NAME
Squeeze.pm - Shorten text to minimum syllables by using hash and vowel deletion
REVISION
$Id: Squeeze.pm,v 1.24 1998/10/08 14:58:15 jaalto Exp $
SYNOPSIS
use Squeeze.pm; # imnport only function
use Squeeze qw( :ALL ); # import all functions and variables
use English;
while (<>)
{
print SqueezeText $ARG;
}
DESCRIPTION
Squeeze text (English) to most compact format possibly so that it is barely readable. You shold convert all text to lowercase for maximum compression, because optimisations have been designed mostly fr unpapitalised letters.
Warning: Each line is processed multiple times, so prepare for slow conversion time
You can use this module eg to preprocess text before it is sent to electronic media that has maximum text size limit. For example Pagers have some arbitrary text size limit, say 200 characters, which you want to fill as much as possible. Alternatively you may have GSM Cellular phone wich is capable of receiving Short Messages (SMS), whose text limit is 160 characters. To your amusement, the description text of this paragraph has been converted below using this library's SqueezeText() function . See yourself if it's readable (Yes, it takes some time to get used to). The compress ratio is typically 30-40%
u _n use thi mod to prprce txt bfre i_s snt to
elrnic mda t_hs max txt siz lim. f_xmple Pag hv
som abitry txt siz lim, say 200 chr, W/ u wnt to fll
as mch as psbleAlternatvly u may hv GSM Cllar PH wch is
cpble of rcivng Short msg (SMS), WS/ txt lim is 160
chrTo u/ amsment, dsc txt of thi prgra has
ben cnv_ blow usng thi lbrrys SquezText() fnc See
uself if i_s redble (Yes, it tak som T to get usdto
compr rati is typcly 30-40
There are few grammar rules which are used to shorten some English tokens very much:
Word that has _ is usually a verb
Word that has / is usually a substantive, noun,
pronomine or other non-verb
For example, these tokens must be understood before text can be read.
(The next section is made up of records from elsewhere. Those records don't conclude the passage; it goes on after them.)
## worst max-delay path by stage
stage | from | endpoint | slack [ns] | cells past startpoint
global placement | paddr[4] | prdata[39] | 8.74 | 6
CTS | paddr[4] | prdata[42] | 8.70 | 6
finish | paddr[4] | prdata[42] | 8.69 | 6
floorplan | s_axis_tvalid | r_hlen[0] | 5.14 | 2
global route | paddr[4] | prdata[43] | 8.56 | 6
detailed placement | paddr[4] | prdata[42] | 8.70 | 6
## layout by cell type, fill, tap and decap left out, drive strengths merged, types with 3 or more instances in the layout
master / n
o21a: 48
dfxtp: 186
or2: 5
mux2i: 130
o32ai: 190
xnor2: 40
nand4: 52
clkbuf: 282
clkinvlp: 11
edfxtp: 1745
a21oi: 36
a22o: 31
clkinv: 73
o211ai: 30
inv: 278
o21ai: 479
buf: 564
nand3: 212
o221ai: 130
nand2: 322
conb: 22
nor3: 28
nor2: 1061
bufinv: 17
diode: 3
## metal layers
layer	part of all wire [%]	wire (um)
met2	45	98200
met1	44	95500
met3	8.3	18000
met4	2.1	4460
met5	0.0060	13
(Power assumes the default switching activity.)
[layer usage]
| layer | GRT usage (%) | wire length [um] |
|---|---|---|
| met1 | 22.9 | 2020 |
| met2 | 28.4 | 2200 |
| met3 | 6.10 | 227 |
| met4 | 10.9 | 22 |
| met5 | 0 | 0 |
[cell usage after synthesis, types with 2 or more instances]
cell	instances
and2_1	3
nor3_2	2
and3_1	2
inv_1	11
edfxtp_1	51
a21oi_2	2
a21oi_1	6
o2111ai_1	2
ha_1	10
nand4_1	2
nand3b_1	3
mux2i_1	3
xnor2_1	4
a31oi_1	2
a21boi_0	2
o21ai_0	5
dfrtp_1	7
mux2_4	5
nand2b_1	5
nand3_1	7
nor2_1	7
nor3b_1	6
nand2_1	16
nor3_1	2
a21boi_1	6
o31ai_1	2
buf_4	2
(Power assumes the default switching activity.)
--- src/rtl/core/lpce_div.sv ---
// serial restoring divider, one quotient bit per cycle, for fade progress
`timescale 1ns / 1ps

module lpce_div (
  input  logic                         clk_i,
  input  logic                         rst_ni,
  input  logic                         start_i,
  input  logic [lpce_pkg::DEN_W-1:0]   dividend_i,
  input  logic [lpce_pkg::DEN_W-1:0]   divisor_i,
  output logic                         done_o,
  output logic [lpce_pkg::Q_BITS-1:0]  quot_o
);

  localparam int unsigned CntW = $clog2(lpce_pkg::Q_BITS);

  logic [lpce_pkg::DEN_W-1:0]  rem_q;
  logic [lpce_pkg::Q_BITS-1:0] quot_q;
  logic [CntW-1:0]             cnt_q;
  logic                        run_q;
  logic                        done_q;
  logic [lpce_pkg::DEN_W:0]    shifted;
  logic [lpce_pkg::DEN_W:0]    trial;
  logic                        fits;

  assign shifted = {rem_q, 1'b0};
  assign trial   = shifted - {1'b0, divisor_i};
  assign fits    = shifted >= {1'b0, divisor_i};

  always_ff @(posedge clk_i or negedge rst_ni) begin
    if (!rst_ni) begin
      rem_q  <= '0;
      quot_q <= '0;
      cnt_q  <= '0;
      run_q  <= 1'b0;
      done_q <= 1'b0;
    end else begin
      done_q <= 1'b0;
      if (start_i) begin
        rem_q  <= dividend_i;
        quot_q <= '0;
        cnt_q  <= '0;
        run_q  <= 1'b1;
      end else if (run_q) begin
        rem_q  <= fits ? trial[lpce_pkg::DEN_W-1:0] : shifted[lpce_pkg::DEN_W-1:0];
        quot_q <= {quot_q[lpce_pkg::Q_BITS-2:0], fits};
        cnt_q  <= cnt_q + CntW'(1);
        if (cnt_q == CntW'(lpce_pkg::Q_BITS - 1)) begin
          run_q  <= 1'b0;
          done_q <= 1'b1;
        end
      end
    end
  end

  assign done_o = done_q;
  assign quot_o = quot_q;

endmodule

--- src/rtl/core/lpce_mul.sv ---
// shared signed multiplier with registered product
`timescale 1ns / 1ps

module lpce_mul (
  input  logic                               clk_i,
  input  logic signed [lpce_pkg::MUL_W-1:0]  a_i,
  input  logic signed [lpce_pkg::MUL_W-1:0]  b_i,
  output logic signed [lpce_pkg::PRD_W-1:0]  prod_o
);

  logic signed [lpce_pkg::PRD_W-1:0] prod_q;

  always_ff @(posedge clk_i) begin
    prod_q <= a_i * b_i;
  end

  assign prod_o = prod_q;

endmodule

--- src/rtl/core/led_profile_crossfade_engine.sv ---
// led profile crossfade engine top level: sequencer, profile state and output register
// a fade tick that has not ended passes through the divider, the ease square, five blend
//   passes through the one multiplier and the output register before its beat
// an ending tick skips the divider and gives two beats, the blended frame then the target
// the input stalls until the sequencer is back in idle; fade starts and ticks with no fade
//   do not leave idle, and a stalled output beat holds the sequencer in its emit step
// reset: async active low, all profiles zero, no fade, no sleep, colour 0xFFF1D6
`timescale 1ns / 1ps

module led_profile_crossfade_engine (
  input  logic        clk_i,
  input  logic        rst_ni,
  input  logic        cfg_we_i,
  input  logic [23:0] cfg_wdata_i,
  input  logic        in_valid_i,
  output logic        in_stall_o,
  input  logic [1:0]  mode_i,
  input  logic [31:0] now_ms_i,
  input  logic [2:0]  state_index_i,
  input  logic [15:0] duration_ms_i,
  input  logic        sleeping_i,
  input  logic        deep_sleep_i,
  output logic        out_valid_o,
  input  logic        out_stall_i,
  output logic [1:0]  drive_command_o,
  output logic [6:0]  low_level_o,
  output logic [6:0]  high_level_o,
  output logic [15:0] breath_period_ms_o,
  output logic [23:0] rgb_color_o,
  output logic        in_transition_o,
  output logic        last_of_run_o
);

  typedef enum logic [2:0] {
    S_IDLE,
    S_DIV,
    S_EASE,
    S_BLEND,
    S_ACC,
    S_EMIT_FRAME,
    S_EMIT_TGT,
    S_EMIT_CUR
  } state_e;

  typedef enum logic [2:0] {
    CH_LO,
    CH_HI,
    CH_R,
    CH_G,
    CH_B
  } chan_e;

  localparam int unsigned EW = lpce_pkg::E_W;
  localparam int unsigned MW = lpce_pkg::MUL_W;
  localparam int unsigned PW = lpce_pkg::PRD_W;
  localparam int unsigned QB = lpce_pkg::Q_BITS;

  state_e              state_q;
  chan_e               chan_q;
  chan_e               chan_nxt;
  lpce_pkg::profile_t  current_q;
  lpce_pkg::profile_t  source_q;
  lpce_pkg::profile_t  target_q;
  logic [31:0]         start_q;
  logic [15:0]         len_q;
  logic                fading_q;
  logic                dim_q;
  logic                deep_q;
  logic [23:0]         emo_q;
  logic                done_q;
  logic [EW-1:0]       e_q;
  logic [6:0]          frame_lo_q;
  logic [6:0]          frame_hi_q;
  logic [23:0]         frame_color_q;
  lpce_pkg::beat_t     out_beat_q;
  logic                out_trans_q;
  logic                out_last_q;
  logic                out_valid_q;

  logic                accept;
  logic                slot_free;
  logic                out_load;
  logic [31:0]         elapsed;
  logic                done_c;
  logic                div_start;
  logic                div_done;
  logic [QB-1:0]       div_quot;
  logic [EW-1:0]       d_c;
  logic [7:0]          from8;
  logic [7:0]          to8;
  logic signed [8:0]   diff;
  logic signed [MW-1:0] mul_a;
  logic signed [MW-1:0] mul_b;
  logic signed [PW-1:0] prod;
  logic signed [PW-1:0] quot_t;
  logic [7:0]          res8;
  lpce_pkg::profile_t  pick;
  lpce_pkg::profile_t  frame_p;

  assign accept    = in_valid_i && (state_q == S_IDLE);
  assign slot_free = !out_valid_q || !out_stall_i;
  assign out_load  = slot_free && ((state_q == S_EMIT_FRAME) || (state_q == S_EMIT_TGT)
                                   || (state_q == S_EMIT_CUR));
  assign elapsed   = now_ms_i - start_q;
  assign done_c    = elapsed >= {16'd0, len_q};
  assign div_start = accept && (lpce_pkg::mode_e'(mode_i) == lpce_pkg::MODE_TICK)
                     && fading_q && !done_c;
  assign pick      = lpce_pkg::pick_profile(state_index_i, emo_q);
  assign d_c       = EW'(lpce_pkg::Q_ONE) - {1'b0, div_quot};

  assign frame_p = '{lo: frame_lo_q, hi: frame_hi_q, period: target_q.period,
                     color: frame_color_q, solid: 1'b1};

  lpce_div u_div (
    .clk_i      (clk_i),
    .rst_ni     (rst_ni),
    .start_i    (div_start),
    .dividend_i (elapsed[15:0]),
    .divisor_i  (len_q),
    .done_o     (div_done),
    .quot_o     (div_quot)
  );

  lpce_mul u_mul (
    .clk_i  (clk_i),
    .a_i    (mul_a),
    .b_i    (mul_b),
    .prod_o (prod)
  );

  // channel operands
  always_comb begin
    from8    = '0;
    to8      = '0;
    chan_nxt = CH_LO;
    unique case (chan_q)
      CH_LO: begin
        from8    = {1'b0, source_q.lo};
        to8      = {1'b0, target_q.lo};
        chan_nxt = CH_HI;
      end
      CH_HI: begin
        from8    = {1'b0, source_q.hi};
        to8      = {1'b0, target_q.hi};
        chan_nxt = CH_R;
      end
      CH_R: begin
        from8    = source_q.color[23:16];
        to8      = target_q.color[23:16];
        chan_nxt = CH_G;
      end
      CH_G: begin
        from8    = source_q.color[15:8];
        to8      = target_q.color[15:8];
        chan_nxt = CH_B;
      end
      CH_B: begin
        from8    = source_q.color[7:0];
        to8      = target_q.color[7:0];
        chan_nxt = CH_LO;
      end
      default: begin
        from8    = '0;
        to8      = '0;
        chan_nxt = CH_LO;
      end
    endcase
  end

  assign diff = $signed({1'b0, to8}) - $signed({1'b0, from8});

  // multiplier operands: ease square while the divider finishes, else blend
  always_comb begin
    if (state_q == S_DIV) begin
      mul_a = {1'b0, d_c};
      mul_b = {1'b0, d_c};
    end else begin
      mul_a = {{(MW-9){diff[8]}}, diff};
      mul_b = {1'b0, e_q};
    end
  end

  // divide by one q unit, truncated toward zero
  assign quot_t = prod[PW-1] ? ((prod + PW'(lpce_pkg::Q_ONE - 1)) >>> QB) : (prod >>> QB);
  assign res8   = from8 + quot_t[7:0];

  always_ff @(posedge clk_i or negedge rst_ni) begin
    if (!rst_ni) begin
      state_q       <= S_IDLE;
      chan_q        <= CH_LO;
      current_q     <= '0;
      source_q      <= '0;
      target_q      <= '0;
      start_q       <= '0;
      len_q         <= '0;
      fading_q      <= 1'b0;
      dim_q         <= 1'b0;
      deep_q        <= 1'b0;
      emo_q         <= lpce_pkg::EMOTION_RESET;
      done_q        <= 1'b0;
      e_q           <= '0;
      frame_lo_q    <= '0;
      frame_hi_q    <= '0;
      frame_color_q <= '0;
      out_beat_q    <= '0;
      out_trans_q   <= 1'b0;
      out_last_q    <= 1'b0;
      out_valid_q   <= 1'b0;
    end else begin
      if (cfg_we_i) begin
        emo_q <= cfg_wdata_i;
      end
      if (out_load) begin
        out_valid_q <= 1'b1;
      end else if (out_valid_q && !out_stall_i) begin
        out_valid_q <= 1'b0;
      end
      unique case (state_q)
        S_IDLE: begin
          if (in_valid_i) begin
            unique case (lpce_pkg::mode_e'(mode_i))
              lpce_pkg::MODE_TICK: begin
                if (fading_q) begin
                  done_q <= done_c;
                  if (done_c) begin
                    e_q     <= EW'(lpce_pkg::Q_ONE);
                    chan_q  <= CH_LO;
                    state_q <= S_BLEND;
                  end else begin
                    state_q <= S_DIV;
                  end
                end
              end
              lpce_pkg::MODE_SET: begin
                if (lpce_pkg::idx_ok(state_index_i)) begin
                  current_q <= pick;
                  fading_q  <= 1'b0;
                  state_q   <= S_EMIT_CUR;
                end
              end
              lpce_pkg::MODE_FADE: begin
                if (lpce_pkg::idx_ok(state_index_i)) begin
                  source_q <= current_q;
                  target_q <= pick;
                  start_q  <= now_ms_i;
                  len_q    <= (duration_ms_i == '0) ? 16'd1 : duration_ms_i;
                  fading_q <= 1'b1;
                end
              end
              lpce_pkg::MODE_SLEEP: begin
                dim_q   <= sleeping_i;
                deep_q  <= deep_sleep_i;
                state_q <= S_EMIT_CUR;
              end
            endcase
          end
        end
        S_DIV: begin
          if (div_done) begin
            state_q <= S_EASE;
          end
        end
        S_EASE: begin
          e_q     <= EW'(lpce_pkg::Q_ONE) - prod[2*QB:QB];
          chan_q  <= CH_LO;
          state_q <= S_BLEND;
        end
        S_BLEND: begin
          state_q <= S_ACC;
        end
        S_ACC: begin
          unique case (chan_q)
            CH_LO:   frame_lo_q            <= res8[6:0];
            CH_HI:   frame_hi_q            <= res8[6:0];
            CH_R:    frame_color_q[23:16]  <= res8;
            CH_G:    frame_color_q[15:8]   <= res8;
            CH_B:    frame_color_q[7:0]    <= res8;
            default: frame_lo_q            <= frame_lo_q;
          endcase
          chan_q <= chan_nxt;
          if (chan_q == CH_B) begin
            state_q <= S_EMIT_FRAME;
          end else begin
            state_q <= S_BLEND;
          end
        end
        S_EMIT_FRAME: begin
          if (slot_free) begin
            out_beat_q  <= lpce_pkg::shape(frame_p, dim_q, deep_q);
            out_trans_q <= !done_q;
            out_last_q  <= !done_q;
            state_q     <= done_q ? S_EMIT_TGT : S_IDLE;
          end
        end
        S_EMIT_TGT: begin
          if (slot_free) begin
            out_beat_q  <= lpce_pkg::shape(target_q, dim_q, deep_q);
            out_trans_q <= 1'b0;
            out_last_q  <= 1'b1;
            current_q   <= target_q;
            fading_q    <= 1'b0;
            state_q     <= S_IDLE;
          end
        end
        S_EMIT_CUR: begin
          if (slot_free) begin
            out_beat_q  <= lpce_pkg::shape(current_q, dim_q, deep_q);
            out_trans_q <= fading_q;
            out_last_q  <= 1'b1;
            state_q     <= S_IDLE;
          end
        end
      endcase
    end
  end

  assign in_stall_o         = (state_q != S_IDLE);
  assign out_valid_o        = out_valid_q;
  assign drive_command_o    = out_beat_q.cmd;
  assign low_level_o        = out_beat_q.lo;
  assign high_level_o       = out_beat_q.hi;
  assign breath_period_ms_o = out_beat_q.period;
  assign rgb_color_o        = out_beat_q.color;
  assign in_transition_o    = out_trans_q;
  assign last_of_run_o      = out_last_q;

endmodule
This is not yet like Geek code, because you don't need external parser to understand this, but just some common sense and time to adapt yourself to this text. For a complete up to date list, you have to peek the source code
automatically => 'acly_'
for => 4
for him => 4h
for her => 4h
for them => 4t
for those => 4t
can => _n
does => _s
it is => i_s
that is => t_s
which is => w_s
that are => t_r
which are => w_r
less => -/
more => +/
most => ++
however => h/ver
think => thk_
useful => usful
you => u
your => u/
you'd => u/d
you'll => u/l
they => t/
their => t/r
will => /w
would => /d
with => w/
without => w/o
which => W/
whose => WS/
Time is expressed with big letters
time => T
minute => MIN
second => SEC
hour => HH
day => DD
month => MM
year => YY
Other Big letter acronyms
phone => PH
EXAMPLES
To add new words e.g. to word conversion hash table, you'd define your custom set and merge them to existing ones. Do similarly to %SQZ_WXLATE_MULTI_HASH
and $SQZ_ZAP_REGEXP
and then start using the conversion function.
use English;
use Squeeze qw( :ALL );
my %myExtraWordHash =
(
new-word1 => 'conversion1'
, new-word2 => 'conversion2'
, new-word3 => 'conversion3'
, new-word4 => 'conversion4'
);
# First take the existing tables and merge them with my
# translation table
my %mySustomWordHash =
(
%SQZ_WXLATE_HASH
, %SQZ_WXLATE_EXTRA_HASH
, %myExtraWordHash
);
my $myXlat = 0; # state flag
while (<>)
{
if ( $condition )
{
SqueezeHashSet \%%mySustomWordHash; # Use MY conversions
$myXlat = 1;
}
if ( $myXlat and $condition )
{
SqueezeHashSet "reset"; # Back to default table
$myXlat = 0;
}
print SqueezeText $ARG;
}
Similarly you can redefine the multi word thanslate table by supplying another hash reference in call to SqueezeHashSet(), and to kill more text immediately in addtion to default, just concatenate the regexps to $SQZ_ZAP_REGEXP
KNOWN BUGS
There may be lot of false conversions and if you think that some word squeezing went too far, please turn on the debug end send the log to the maintainer. To see how the conversion goes e.g. for word Messages:
use English;
use Lingua::EN:Squeeze;
SqueezeDebug( 1, '(?i)Messages' );
$ARG = "This line has some Messages in it";
print SqueezeText $ARG;
EXPORTABLE VARIABLES
The defaults may not conquer all possible text, so you may wish to extend the hash tables and ZAP_REGEXP to include your unique text.
$SQZ_ZAP_REGEXP
text to kill immediately, like "Hm, Hi, Hello..." You can only set this once, because this regexp is compiled immediately when SqueezeText()
is first time called.
%SQZ_WXLATE_MULTI_HASH
Multi Word conversion: "for you" => "4u" ...
%SQZ_WXLATE_HASH
Single Word conversion hash: word => conversion. This table is applied after %SQZ_WXLATE_MULTI_HASH
%SQZ_WXLATE_EXTRA_HASH
Aggressive Single Word conversions like: without => w/o ...
INTERFACE FUNCTIONS
SqueezeText($)
- Description
-
Squeeze text by using vowel substitutions and deletions and hash tables that guide text substitutions.
- arg1: $text
-
Text.
- Return values
-
String, squeezed text.
new()
SqueezeHashSet($;$)
- Description
-
Set hash tables to use for converting text. The multiple word conversion is done first and after that the single words conversions.
- arg1: \%wordHashRef
-
Pointer to be used to convert single words. If "reset", use default hash table.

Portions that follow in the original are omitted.